The plan takes a cue from the flat tax portion of Herman Cain’s 9-9-9 proposal, offering Americans the option of a 20 percent flat tax or their current tax rate, while preserving mortgage interest, charitable deductions and, for individuals, increasing the standard deduction to $12,500.

“‘My Cut, Balance and Grow’ plan reorders the way they do business in Washington by reinventing the tax code and restoring our nation to fiscal health through balanced budgets and entitlement reform,” Perry said. “Central to my plan is giving every American the option of throwing out the three million words of the current tax code and the costs of complying with that code in order to pay a 20 percent flat tax on their income.”

Perry’s plan also eliminates the death tax, stops taxes on qualified dividends and long-term capital gains, and ends taxes on Social Security benefits.

The “Cut, Balance and Grow” plan also will reduce the corporate tax rate from 35 percent to 20 percent, and devises initiatives to make corporate tax avoidance less appealing.

“My plan offers incentives for corporations to invest in America again, with two major reforms. First, we will transition to a territorial tax system on corporate income earned overseas. This means companies pay the appropriate corporate tax in the country where income was earned, but aren’t taxed a second time when that income is moved back into the United States,” he said. “Second, for all corporate profits currently languishing overseas, I will offer a one-time reduced tax rate of 5.25 percent for a limited period of time on repatriated earnings.”

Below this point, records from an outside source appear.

==> flow/design.v <==
`timescale 1ns / 1ps
module change(
input clk,
input [9:0] n,
output reg[7:0]s1,
output reg[7:0]s2,
output reg[7:0]s3
    );
parameter zero = 8'b11000000;  
parameter one = 8'b11111001;   
parameter two = 8'b10100100;   
parameter three = 8'b10110000; 
parameter four = 8'b10011001;  
parameter five = 8'b10010010;  
parameter six = 8'b10000010;   
parameter seven = 8'b11111000; 
parameter eight = 8'b10000000; 
parameter nine = 8'b10010000;  
always@(posedge clk)begin
    case(n/100)
         0: s1<=zero;
         1: s1<=one;
         2: s1<=two;
         3: s1<=three;
         4: s1<=four;
         5: s1<=five;
         6: s1<=six;
         7: s1<=seven;
         8: s1<=eight;
         9: s1<=nine;
    endcase
    case((n-(n/100)*100)/10)
         0: s2<=zero;
         1: s2<=one;
         2: s2<=two;
         3: s2<=three;
         4: s2<=four;
         5: s2<=five;
         6: s2<=six;
         7: s2<=seven;
         8: s2<=eight;
         9: s2<=nine;
    endcase
    case(n-(n/100)*100-((n-(n/100)*100)/10)*10)
         0: s3<=zero;
         1: s3<=one;
         2: s3<=two;
         3: s3<=three;
         4: s3<=four;
         5: s3<=five;
         6: s3<=six;
         7: s3<=seven;
         8: s3<=eight;
         9: s3<=nine;
        endcase
end
endmodule
==> inputs of 10-11 <==
// myCPU
module myCPU (
    input  wire         cpu_rst,
    input  wire         cpu_clk,
    output wire [13:0]  inst_addr,
    input  wire [31:0]  inst,
    output wire [31:0]  Bus_addr,
    input  wire [31:0]  Bus_rdata,
    output wire         Bus_wen,
    output wire [31:0]  Bus_wdata
);
clock: 5.78 ns
lec_check: 0
cap_margin: 10
core_margin: 2
core_utilization: 70
cts_cluster_size: 37
hold_slack_margin: 0.29
slew_margin: 20
run.sh (not shown) runs the stock make flow with config.mk's settings and CLKGATE_MAP_FILE=.
==> inputs of 10-08, as changes to 10-11 <==
==> flow/config.mk (replaced) <==
export PLATFORM = sky130hd
export DESIGN_NAME = myCPU
export DESIGN_NICKNAME = myCPU
export VERILOG_FILES = /design/flow/design.v
export SDC_FILE = /design/flow/constraint.sdc
export NUM_CORES = 4
export LEC_CHECK = 0
export CAP_MARGIN = 20
export CELL_PAD_IN_SITES_DETAIL_PLACEMENT = 0
export CELL_PAD_IN_SITES_GLOBAL_PLACEMENT = 0
export CORE_ASPECT_RATIO = 0.91
export CORE_MARGIN = 2
export CORE_UTILIZATION = 60
export CTS_CLUSTER_DIAMETER = 73
export GPL_ROUTABILITY_DRIVEN = 1
export PLACE_DENSITY_LB_ADDON = 0.04
export SETUP_SLACK_MARGIN = 1.08
export SLEW_MARGIN = 20
==> flow/constraint.sdc (replaced) <==
create_clock -name core_clock -period 6.85 [get_ports {cpu_clk}]
set_input_delay 1.3700 -clock core_clock [delete_from_list [all_inputs] [get_ports {cpu_clk}]]
set_output_delay 1.3700 -clock core_clock [all_outputs]
set_load 0.01 [all_outputs]
==> inputs of 04-28, as changes to 10-11 <==
==> flow/config.mk (replaced) <==
export PLATFORM = sky130hd
export DESIGN_NAME = myCPU
export DESIGN_NICKNAME = myCPU
export VERILOG_FILES = /design/flow/design.v
export SDC_FILE = /design/flow/constraint.sdc
export NUM_CORES = 4
export LEC_CHECK = 0
export CAP_MARGIN = 20
export CORE_MARGIN = 2
export CORE_UTILIZATION = 64
export SETUP_SLACK_MARGIN = 1.76
export SLEW_MARGIN = 20
==> flow/constraint.sdc (replaced) <==
create_clock -name core_clock -period 6.06 [get_ports {cpu_clk}]
set_input_delay 1.2120 -clock core_clock [delete_from_list [all_inputs] [get_ports {cpu_clk}]]
set_output_delay 1.2120 -clock core_clock [all_outputs]
set_load 0.01 [all_outputs]
==> results <==
item                                                              10-08                     04-28                     10-11
Status                                         finished with violations  finished with violations            did not finish
Last stage reached                                                    -                         -  global routing (5_1_grt)
Violated checks                                            setup timing              setup timing                         -
Site Rows                                                           127                       129                       123
Multi-Input Combinational                                         3,409                     3,410                         -
Clock network area share                                          5.78%                     5.48%                         -
Number of max-capacitance violations reported                         0                         0                         -
Largest area class, layout                                    registers                 registers                         -
Final Cycle Share                                                  100%                      114%                         -
Chip Width                                                       386 um                    357 um                    342 um
Setup WS post-layout                                           -3.32 ps                   -845 ps                         -
Total negative slack for setup checks                          -3.32 ps               -163,610 ps                         -
Via total after detailed routing                                 57,200                    59,400                         -
Wirelength per Cell                                             37.9 um                   39.1 um                         -
Number of sequential cells                                        1,546                     1,546                         -
Destination of the critical timing path              U_ID_EX.EX_rD1[27]                 PC.pc[19]                         -
===== run.sh =====
#!/bin/bash
# the make line also repeats each setting of config.mk as NAME=value (left out here)
make -C /OpenROAD-flow-scripts/flow DESIGN_CONFIG=/design/flow/config.mk WORK_HOME=/design/flow/orfs CLKGATE_MAP_FILE= finish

The Lone Star governor also promised to bring spending under control — with a goal of balancing the budget by 2020 — by capping federal spending at 18 percent and passing a Balanced Budget Amendment to the Constitution “to truly protect taxpayers.”

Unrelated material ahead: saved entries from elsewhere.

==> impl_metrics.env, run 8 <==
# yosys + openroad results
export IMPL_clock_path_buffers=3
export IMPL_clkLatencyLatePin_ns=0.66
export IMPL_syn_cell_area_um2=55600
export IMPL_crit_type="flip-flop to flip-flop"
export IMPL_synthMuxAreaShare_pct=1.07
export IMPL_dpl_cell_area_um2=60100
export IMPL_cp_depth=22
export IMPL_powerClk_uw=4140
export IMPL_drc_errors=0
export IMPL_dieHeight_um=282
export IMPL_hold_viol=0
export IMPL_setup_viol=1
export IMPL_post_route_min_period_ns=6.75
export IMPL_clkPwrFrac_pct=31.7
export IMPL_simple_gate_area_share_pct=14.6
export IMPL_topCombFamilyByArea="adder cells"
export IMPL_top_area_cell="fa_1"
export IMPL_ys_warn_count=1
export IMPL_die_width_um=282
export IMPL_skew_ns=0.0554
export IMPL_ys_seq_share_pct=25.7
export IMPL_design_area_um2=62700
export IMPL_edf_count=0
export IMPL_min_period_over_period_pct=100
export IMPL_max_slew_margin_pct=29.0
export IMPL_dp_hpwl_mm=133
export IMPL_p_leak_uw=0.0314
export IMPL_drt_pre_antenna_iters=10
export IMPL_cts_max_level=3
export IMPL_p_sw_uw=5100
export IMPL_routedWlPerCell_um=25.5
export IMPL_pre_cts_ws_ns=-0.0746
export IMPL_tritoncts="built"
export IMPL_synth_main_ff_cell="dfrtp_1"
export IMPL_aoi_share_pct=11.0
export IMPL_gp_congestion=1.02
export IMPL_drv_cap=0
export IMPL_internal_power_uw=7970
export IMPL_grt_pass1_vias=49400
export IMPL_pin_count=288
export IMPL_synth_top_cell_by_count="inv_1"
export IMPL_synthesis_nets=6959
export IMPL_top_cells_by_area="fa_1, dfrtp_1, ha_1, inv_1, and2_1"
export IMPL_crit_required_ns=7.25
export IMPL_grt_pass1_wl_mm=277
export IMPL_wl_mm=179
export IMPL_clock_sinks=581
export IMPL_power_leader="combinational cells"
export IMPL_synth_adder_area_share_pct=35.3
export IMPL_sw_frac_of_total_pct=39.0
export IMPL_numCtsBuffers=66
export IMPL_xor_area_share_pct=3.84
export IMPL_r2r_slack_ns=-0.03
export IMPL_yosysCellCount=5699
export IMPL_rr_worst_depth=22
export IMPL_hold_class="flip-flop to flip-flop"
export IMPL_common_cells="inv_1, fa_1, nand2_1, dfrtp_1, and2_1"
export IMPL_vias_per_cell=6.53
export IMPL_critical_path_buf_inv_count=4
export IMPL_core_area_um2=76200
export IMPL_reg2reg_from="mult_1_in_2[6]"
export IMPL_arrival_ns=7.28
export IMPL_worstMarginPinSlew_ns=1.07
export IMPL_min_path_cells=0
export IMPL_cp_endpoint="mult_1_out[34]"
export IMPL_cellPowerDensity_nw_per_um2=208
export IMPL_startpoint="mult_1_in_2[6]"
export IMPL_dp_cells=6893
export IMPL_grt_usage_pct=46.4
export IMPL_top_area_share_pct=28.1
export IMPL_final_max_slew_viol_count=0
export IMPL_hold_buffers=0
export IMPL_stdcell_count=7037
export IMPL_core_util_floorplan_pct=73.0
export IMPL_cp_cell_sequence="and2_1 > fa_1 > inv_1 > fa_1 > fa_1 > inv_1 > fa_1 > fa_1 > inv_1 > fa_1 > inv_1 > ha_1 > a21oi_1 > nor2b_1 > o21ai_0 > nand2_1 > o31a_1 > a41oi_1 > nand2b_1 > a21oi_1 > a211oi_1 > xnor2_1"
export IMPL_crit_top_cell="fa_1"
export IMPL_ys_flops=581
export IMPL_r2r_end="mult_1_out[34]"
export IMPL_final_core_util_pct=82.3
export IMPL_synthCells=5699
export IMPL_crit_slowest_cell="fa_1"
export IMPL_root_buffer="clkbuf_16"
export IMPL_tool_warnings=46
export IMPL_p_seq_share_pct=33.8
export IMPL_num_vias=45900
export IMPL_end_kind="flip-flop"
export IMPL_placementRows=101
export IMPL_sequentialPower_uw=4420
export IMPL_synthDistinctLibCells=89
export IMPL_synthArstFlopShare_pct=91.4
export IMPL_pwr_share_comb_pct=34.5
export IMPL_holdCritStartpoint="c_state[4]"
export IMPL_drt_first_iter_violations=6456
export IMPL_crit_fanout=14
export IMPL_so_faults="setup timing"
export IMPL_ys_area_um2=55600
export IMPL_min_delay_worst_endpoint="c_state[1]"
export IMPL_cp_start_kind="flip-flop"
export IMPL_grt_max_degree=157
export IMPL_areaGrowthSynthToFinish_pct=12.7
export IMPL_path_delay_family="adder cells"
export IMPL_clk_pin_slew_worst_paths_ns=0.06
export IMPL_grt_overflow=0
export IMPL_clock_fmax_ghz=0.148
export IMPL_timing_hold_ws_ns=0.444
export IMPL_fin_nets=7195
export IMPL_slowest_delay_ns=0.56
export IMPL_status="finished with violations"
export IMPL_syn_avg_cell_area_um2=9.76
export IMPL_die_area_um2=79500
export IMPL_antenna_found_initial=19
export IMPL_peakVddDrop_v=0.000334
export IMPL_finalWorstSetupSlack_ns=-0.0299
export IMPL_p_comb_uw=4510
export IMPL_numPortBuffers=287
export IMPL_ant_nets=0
**design/flow/constraint.sdc**
```tcl
create_clock -name core_clock -period 8.2 [get_ports {clk}]
set_input_delay 1.6400 -clock core_clock [delete_from_list [all_inputs] [get_ports {clk}]]
set_output_delay 1.6400 -clock core_clock [all_outputs]
set_load 0.01 [all_outputs]
```
==> job 2706: inputs <==
## div_unit
module div_unit
(
    input  logic        clk,
    input  logic        rst,
    input  logic        issue,           
    input  logic [2:0]  funct3,          
    input  logic [6:0]  opcode,
    input  logic [4:0]  rd,
    input  logic [5:0]  pd,
    input  logic [2:0]  rob_idx,
    input  logic [31:0] pc,
    input  logic [31:0] ps1_value,
    input  logic [31:0] ps2_value,
    output logic        ready,           
    input  logic        cdb_dequeue,     
    output logic        res_valid,
    output logic [4:0]  res_rd,
    output logic [5:0]  res_pd,
    output logic [2:0]  res_rob_idx,
    output logic [31:0] res_value,
    output logic [31:0] res_rs1_value,
    output logic [31:0] res_rs2_value,
    output logic [31:0] res_pc,
    output logic [31:0] res_pc_next,
    output logic [6:0]  res_opcode
);
rv32i_types::rs_to_div_t rs;
rv32i_types::cdb_entry_t res;
always_comb begin
    rs               = '0;
    rs.valid         = issue;
    rs.funct3        = funct3;
    rs.opcode        = opcode;
    rs.rd            = rd;
    rs.pd            = pd;
    rs.rob_entry_idx = rob_idx;
    rs.pc            = pc;
end
divider_exec div (
    .rs_to_div                  (rs),
    .ps1_value                  (ps1_value),
    .ps2_value                  (ps2_value),
  ...
Settings: LEC_CHECK=0, CAP_MARGIN=20, CELL_PAD_IN_SITES_DETAIL_PLACEMENT=0, CELL_PAD_IN_SITES_GLOBAL_PLACEMENT=1, CORE_MARGIN=7, CORE_UTILIZATION=40, CTS_CLUSTER_DIAMETER=392, HOLD_SLACK_MARGIN=0.11, MAX_ROUTING_LAYER=met4, MIN_ROUTING_LAYER=met2, PLACE_DENSITY_LB_ADDON=0.19, SETUP_SLACK_MARGIN=0.23, SLEW_MARGIN=20; clock period 5.5 ns.
run.sh (not shown) runs the stock make flow with config.mk's settings and CLKGATE_MAP_FILE=.
==> job 7606 (differences from job 2706) <==
Settings changed: ABC_AREA set to 1, CAP_MARGIN 20 to 0, CELL_PAD_IN_SITES_DETAIL_PLACEMENT 0 to 2, CELL_PAD_IN_SITES_GLOBAL_PLACEMENT 1 to not set, CORE_MARGIN 7 to 2, CORE_UTILIZATION 40 to 62, CTS_CLUSTER_DIAMETER 392 to 290, CTS_CLUSTER_SIZE set to 98, GPL_ROUTABILITY_DRIVEN set to 0, GPL_TIMING_DRIVEN set to 0, HOLD_SLACK_MARGIN 0.11 to not set, PLACE_DENSITY_LB_ADDON 0.19 to 0.04, SETUP_SLACK_MARGIN 0.23 to not set, TNS_END_PERCENT set to 35.
==> flow/constraint.sdc (replaced) <==
create_clock -name core_clock -period 3.93 [get_ports {clk}]
set_input_delay 0.7860 -clock core_clock [delete_from_list [all_inputs] [get_ports {clk}]]
set_output_delay 0.7860 -clock core_clock [all_outputs]
set_load 0.01 [all_outputs]
==> job 2359 (differences from job 2706) <==
Settings changed: CAP_MARGIN 20 to 40, CELL_PAD_IN_SITES_DETAIL_PLACEMENT 0 to not set, CELL_PAD_IN_SITES_GLOBAL_PLACEMENT 1 to not set, CORE_MARGIN 7 to 2, CORE_UTILIZATION 40 to 70, CTS_CLUSTER_DIAMETER 392 to 43, CTS_CLUSTER_SIZE set to 31, GPL_TIMING_DRIVEN set to 1, HOLD_SLACK_MARGIN 0.11 to not set, MAX_ROUTING_LAYER met4 to not set, MIN_ROUTING_LAYER met2 to not set, PLACE_DENSITY_LB_ADDON 0.19 to 0.28, SETUP_SLACK_MARGIN 0.23 to -0.02, TNS_END_PERCENT set to 55.
==> flow/constraint.sdc (replaced) <==
create_clock -name core_clock -period 4.2 [get_ports {clk}]
set_input_delay 0.8400 -clock core_clock [delete_from_list [all_inputs] [get_ports {clk}]]
set_output_delay 0.8400 -clock core_clock [all_outputs]
set_load 0.01 [all_outputs]
==> qor summary <==
quantity                                                     job 7606                  job 2359              job 2706
Result of the run                                      did not finish  finished with violations        finished clean
Failing step                                             3_5_place_dp                         -                     -
Layout check failures                                               -      negative setup slack                     -
End point of the critical path                                      -             res_value[24]         res_value[30]
Clock tree cell share of total cell area                            -                     5.01%                 5.20%
Sequential fraction of total cell area                              -                     36.3%                 37.4%
Mean area per synthesized cell                               7.41 um2                  9.78 um2              9.78 um2
Global Route Usage Sum                                              -                     46.4%                 35.8%
Worst Clk Skew                                                      -                 0.0197 ns             0.0257 ns
Post-synth area from yosys stat                            0.0189 mm2                0.0169 mm2            0.0169 mm2
Critical Path Source                                                -      div.div_ip.r_reg[10]  div.div_ip.r_reg[10]
WHS Path Cells                                                      -                         2                     2
Post-CTS Hold Buffers                                               -                         0                     0
Number of detailed-route iterations in the first pass               -                         8                    10
Slew of the pin with the lowest slew margin                         -                  0.858 ns               1.19 ns
Die Footprint                                              0.0319 mm2                0.0254 mm2            0.0482 mm2
Starting density of the core                                    63.4%                     71.7%                 40.4%
Final cell count without fillers                                    -                     2,309                 2,465
Antenna violations before repair                                    -                         1                     0
Multi-input gate share of the layout cell area                      -                     37.6%                 37.2%
Routed wl met3                                                      -                   8250 um             22,500 um
Clock net sink count                                                -                       262                   262
Post-placement setup slack                                          -                 -0.342 ns              0.547 ns
Area share of and/or/nand/nor cells after synthesis             28.6%                     19.3%                 19.3%

* * *

==> inputs of 10-08 <==
div_unit again, from the RTL that the note above started with.
make LEC_CHECK=0 CAP_MARGIN=20 CELL_PAD_IN_SITES_DETAIL_PLACEMENT=1 CELL_PAD_IN_SITES_GLOBAL_PLACEMENT=2 CORE_MARGIN=10 CORE_UTILIZATION=40 CTS_CLUSTER_DIAMETER=110 HOLD_SLACK_MARGIN=0.11 MAX_ROUTING_LAYER=met4 PLACE_DENSITY_LB_ADDON=0.19 SETUP_SLACK_MARGIN=0.23 SLEW_MARGIN=20 finish   # period 5.5 ns
==> 02-18 (differences from 10-08) <==
ABC_AREA = 1   (was unset)
CAP_MARGIN = 25   (was 20)
CELL_PAD_IN_SITES_DETAIL_PLACEMENT = 2   (was 1)
CELL_PAD_IN_SITES_GLOBAL_PLACEMENT = unset   (was 2)
CORE_MARGIN = 2   (was 10)
CORE_UTILIZATION = 62   (was 40)
CTS_CLUSTER_DIAMETER = 290   (was 110)
CTS_CLUSTER_SIZE = 98   (was unset)
GPL_ROUTABILITY_DRIVEN = 0   (was unset)
GPL_TIMING_DRIVEN = 0   (was unset)
HOLD_SLACK_MARGIN = unset   (was 0.11)
MIN_ROUTING_LAYER = met2   (was unset)
PLACE_DENSITY = 0.8   (was unset)
PLACE_DENSITY_LB_ADDON = unset   (was 0.19)
SETUP_SLACK_MARGIN = unset   (was 0.23)
TNS_END_PERCENT = 55   (was unset)
==> flow/constraint.sdc (replaced) <==
create_clock -name core_clock -period 3.93 [get_ports {clk}]
set_input_delay 0.7860 -clock core_clock [delete_from_list [all_inputs] [get_ports {clk}]]
set_output_delay 0.7860 -clock core_clock [all_outputs]
set_load 0.01 [all_outputs]
==> 09-28 (differences from 10-08) <==
CAP_MARGIN = 40   (was 20)
CELL_PAD_IN_SITES_DETAIL_PLACEMENT = unset   (was 1)
CELL_PAD_IN_SITES_GLOBAL_PLACEMENT = unset   (was 2)
CORE_MARGIN = 2   (was 10)
CORE_UTILIZATION = 70   (was 40)
CTS_CLUSTER_DIAMETER = unset   (was 110)
CTS_CLUSTER_SIZE = 37   (was unset)
GPL_TIMING_DRIVEN = 1   (was unset)
HOLD_SLACK_MARGIN = -0.09   (was 0.11)
MAX_ROUTING_LAYER = unset   (was met4)
PLACE_DENSITY = 0.8   (was unset)
PLACE_DENSITY_LB_ADDON = unset   (was 0.19)
SETUP_SLACK_MARGIN = -0.35   (was 0.23)
TNS_END_PERCENT = 55   (was unset)
==> flow/constraint.sdc (replaced) <==
create_clock -name core_clock -period 4.18 [get_ports {clk}]
set_input_delay 0.8360 -clock core_clock [delete_from_list [all_inputs] [get_ports {clk}]]
set_output_delay 0.8360 -clock core_clock [all_outputs]
set_load 0.01 [all_outputs]
==> results <==
	10-08	02-18	09-28
Non-clock inverter instance count of the final layout	62	-	62
Cell repeated most along the worst path	or4_4	-	or4_4
RePlAce Congestion	0.883	-	0.995
Post-route DRC violation count	0	-	0
Result of the run	no timing/DRC/antenna violations	aborted with a tool error	complete, but fails checks
Failing step	-	detailed placement (3_5_place_dp)	-
Violated checks	-	-	negative setup slack
Reg-to-reg endpoint	div.div_ip.r_reg[21]	-	div.div_ip.r_reg[11]
Clock-pin slew of the registers on the worst-case setup and hold paths	0.06 ns	-	0.06 ns
Maximum fanout along the worst path	6	-	3
Stage-log warning count	32	-	33
Worst setup skew after layout	0.0125 ns	-	0.0117 ns
Clock Power Share	0.318	-	0.279
Cells after Synth	1726	2549	1726
Final standard cell count with taps included and fillers excluded	2463	-	2290
Total power	0.00718 W	-	0.00927 W
Worst setup endpoint	res_value[19]	-	res_value[29]
Fa+ha+maj area frac	0.0316	0.0282	0.0316
Post-detailed-routing wire length	59100 um	-	57800 um
Fraction of cell area in non-clock buffers	0.158	-	0.181
Power and IR drop assume default switching activity.
==> constraint.sdc <==
create_clock -name core_clock -period 10.0 [get_ports {clk}]
set_input_delay 2.0000 -clock core_clock [delete_from_list [all_inputs] [get_ports {clk}]]
set_output_delay 2.0000 -clock core_clock [all_outputs]
set_load 0.01 [all_outputs]
==> design.v <==
module mux4_1 #(parameter DATA_WIDTH = 16) (sel, i1, i2, i3, i4, o);
   input [1:0] sel;
   input [DATA_WIDTH-1:0] i1, i2, i3, i4;
   output reg [DATA_WIDTH-1:0] o;
   always @ (*) begin
      case (sel)
         0: o = i1;
         1: o = i2;
         2: o = i3;
         3: o = i4;
      endcase
   end
endmodule
module mux2_1 #(parameter DATA_WIDTH = 16) (sel, i1, i2, o);
   input sel;
   input [DATA_WIDTH-1:0] i1, i2;
   output reg [DATA_WIDTH-1:0] o;
   always @ (*) begin
      case (sel)
         0: o = i1;
         1: o = i2;
      endcase
   end
endmodule
module alu (A, B, func_code, branch_type, alu_out, overflow_flag, bcond);
	input [16-1:0] A;
	input [16-1:0] B;
	input [3:0] func_code;
	input [1:0] branch_type; 
	output reg [16-1:0] alu_out;
	output reg overflow_flag; 
	output reg bcond;
   localparam BNE = 2'd0;
   localparam BEQ = 2'd1;
   localparam BGZ = 2'd2;
   localparam BLZ = 2'd3;
   always @(*) begin
      alu_out = 0;
      overflow_flag = 0;
      bcond = 0;
      case(func_code)
         4'b0000: begin
            alu_out = A + B;
            if((A[16 - 1] === B[16 - 1])
            && (A[16 - 1] !== alu_out[16 -1]))
               overflow_flag = 1;
            else
               overflow_flag = 0;
         end
         4'b0001: begin
            alu_out = A - B;
            if((A[16 - 1] !== B[16 - 1])
            && (A[16 - 1] !== alu_out[16 -1]))
               overflow_flag = 1;
            else
               overflow_flag = 0;
         end
         4'b0010: alu_out = A & B;
         4'b0011: alu_out = A | B;
         4'b0100: alu_out = ~A;
         4'b0101: alu_out = ~A + 1;
         4'b0110: alu_out = {A[14:0], 1'b0};
         4'b0111: alu_out = {A[15], A[15:1]};
         4'b1000: alu_out = A;
         4'b1001: alu_out = B;
         4'b1010: begin
            case(branch_type)
               BNE: bcond = (A != B)? 1 : 0;  
               BEQ: bcond = (A == B)? 1 : 0;  
               BGZ: bcond = (A[15] == 0 && A != 0)? 1 : 0;  
               BLZ: bcond = A[15];  
            endcase
            alu_out = bcond;
         end
         default: begin  
            alu_out = 0;
            overflow_flag = 0;
            bcond = 0;
         end
      endcase
   end
endmodule
module control_unit (opcode, func_code, clk, reset_n, halt, wwd, new_inst, use_rs, use_rt, alu_src, branch, mem_read, mem_write, reg_write, pc_src, reg_dest, reg_src, alu_branch_type, alu_func_code);
	input [3:0] opcode;
	input [5:0] func_code;
	input clk;
	input reset_n;
	output reg halt, wwd, new_inst, use_rs, use_rt;
	output reg alu_src, branch, mem_read, mem_write, reg_write;
	output reg [1:0] pc_src, reg_dest, reg_src, alu_branch_type;
	output reg [3:0] alu_func_code;
	always @(*) begin
		halt = 0;
		wwd = 0;
		reg_dest = 0;
		use_rs = 0;
		use_rt = 0;
		alu_src = 0;
		branch = 0;
		mem_read = 0;
		mem_write = 0;
		reg_write = 0;
		pc_src = 0;
		reg_src = 0;
		new_inst = 0;
		case(opcode)
			4'd15: begin
				case(func_code)
					6'd0, 6'd1, 6'd2, 6'd3: begin
						use_rs = 1;
						use_rt = 1;
						reg_write = 1;
						new_inst = 1;
					end
					6'd4, 6'd5, 6'd6, 6'd7: begin
						use_rs = 1;
						reg_write = 1;
						new_inst = 1;
					end
					6'd25: begin
						use_rs = 1;
						pc_src = 2'b10;
						new_inst = 1;
					end
					6'd26: begin
						reg_dest = 2'b10;
						use_rs = 1;
						pc_src = 2'b10;
						reg_write = 1;
						reg_src = 2'b10;
						new_inst = 1;
					end
					6'd28: begin
						wwd = 1;
						use_rs = 1;
						new_inst = 1;
					end
					6'd29: begin
						halt = 1;
						new_inst = 1;
					end
				endcase
			end
			4'd4, 4'd5: begin
				reg_dest = 2'b01;
				use_rs = 1;
				alu_src = 1;
				reg_write = 1;
				new_inst = 1;
			end
			4'd6: begin
				reg_dest = 2'b01;
				alu_src = 1;
				reg_write = 1;
				new_inst = 1;
			end
			4'd7: begin
				reg_dest = 2'b01;
				use_rs = 1;
				alu_src = 1;
				mem_read = 1;
				reg_write = 1;
				reg_src = 2'b01;
				new_inst = 1;
			end
			4'd8: begin
				use_rs = 1;
				use_rt = 1;
				alu_src = 1;
				mem_write = 1;
				new_inst = 1;
			end
			4'd0, 4'd1: begin
				use_rs = 1;
				use_rt = 1;
				branch = 1;
				pc_src = 2'b00;
				new_inst = 1;
			end
			4'd2, 4'd3: begin
				use_rs = 1;
				branch = 1;
				pc_src = 2'b00;
				new_inst = 1;
			end
			4'd9: begin
				pc_src = 2'b01;
				new_inst = 1;
			end
			4'd10: begin
				reg_dest = 2'b10;
				pc_src = 2'b01;
				reg_write = 1;
				reg_src = 2'b10;
				new_inst = 1;
			end
		endcase
	end
	always @(*) begin
		alu_func_code = 4'd15;
		alu_branch_type = 4'd0;
		case (opcode)
			4'd15: begin
				case(func_code)
					6'd25: alu_func_code = 4'b1000;  
					6'd26: alu_func_code = 4'b1000;  
					6'd28: alu_func_code = 4'b1000;  
					default: alu_func_code = func_code[3:0];
				endcase
			end
			4'd4: alu_func_code = 4'b0000;
			4'd5: alu_func_code = 4'b0011;
			4'd6: alu_func_code = 4'b1001;  
			4'd7, 4'd8: alu_func_code = 4'b0000;
			4'd0, 4'd1 ,4'd2, 4'd3: begin
				alu_func_code = 4'b1010;
				alu_branch_type = opcode[1:0];  
			end
		endcase
	end
endmodule
module register_file (read_out1, read_out2, read1, read2, dest, write_data, reg_write, clk, reset_n);
	input clk, reset_n;
	input [1:0] read1;
	input [1:0] read2;
	input [1:0] dest;
	input reg_write;
	input [16-1:0] write_data;
	output [16-1:0] read_out1;
	output [16-1:0] read_out2;
    reg [16-1:0] RF [4-1:0];  
    assign read_out1 = RF[read1];
    assign read_out2 = RF[read2];
    always @(negedge clk) begin
		if (!reset_n) begin
			RF[0] = 16'b0;
			RF[1] = 16'b0;
			RF[2] = 16'b0;
			RF[3] = 16'b0;
		end
		else begin	
			if (reg_write) RF[dest] <= write_data;
			else RF[dest] <= RF[dest];
		end
    end
endmodule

In order to meet his 2020 goal, Perry would place a salary and hiring freeze on federal civilian employees until the budget is balance and an “immediate moratorium” on all regulations since 2008 to examine their effects on jobs, as well as reduce spending in agencies such as the Department of Education, Department of Energy and Environmental Protection Agency — leaving more regulatory power to the states.

“The great issue facing this nation is whether we have the courage to confront spending and the vision to get our economy growing again,” Perry said. “We need a tax code that unleashes growth instead of preventing it, that promotes fairness, not class warfare, that sparks investment in America instead of overseas interests. It is time to create incentives for American companies to invest in American workers.”

Veteran flat tax advocate Steve Forbes, editor in chief of Forbes magazine, officially endorsed Perry’s plan Sunday, telling Fox News it is “win-win all around.”

While the Obama re-election campaign conceded the details are not yet out, they wasted no time slamming the Perry proposal Monday.

In a memo highlighted by the New York Times, Obama Campaign Policy Director James Kvaal argues that both Perry and former Massachusetts Gov. Mitt Romney’s tax proposals are “far right visions” that would “drive up the deficit,” and that “the most fortunate Americans would pay less while the middle class would pay a higher share.”

In response, the Perry campaign rejected the Obama campaign’s premise.

“Governor Perry’s plan will cut taxes for everyone and grow the economy, not pit Americans against each other like President Obama does,” Perry spokesman Mark Miner told TheDC.

After making his pitch, ABC News reports that Perry will meet with South Carolina Gov. Nikki Haley and conservative kingmaker Sen. Jim DeMint.

Perry’s full job proposal is available on his website.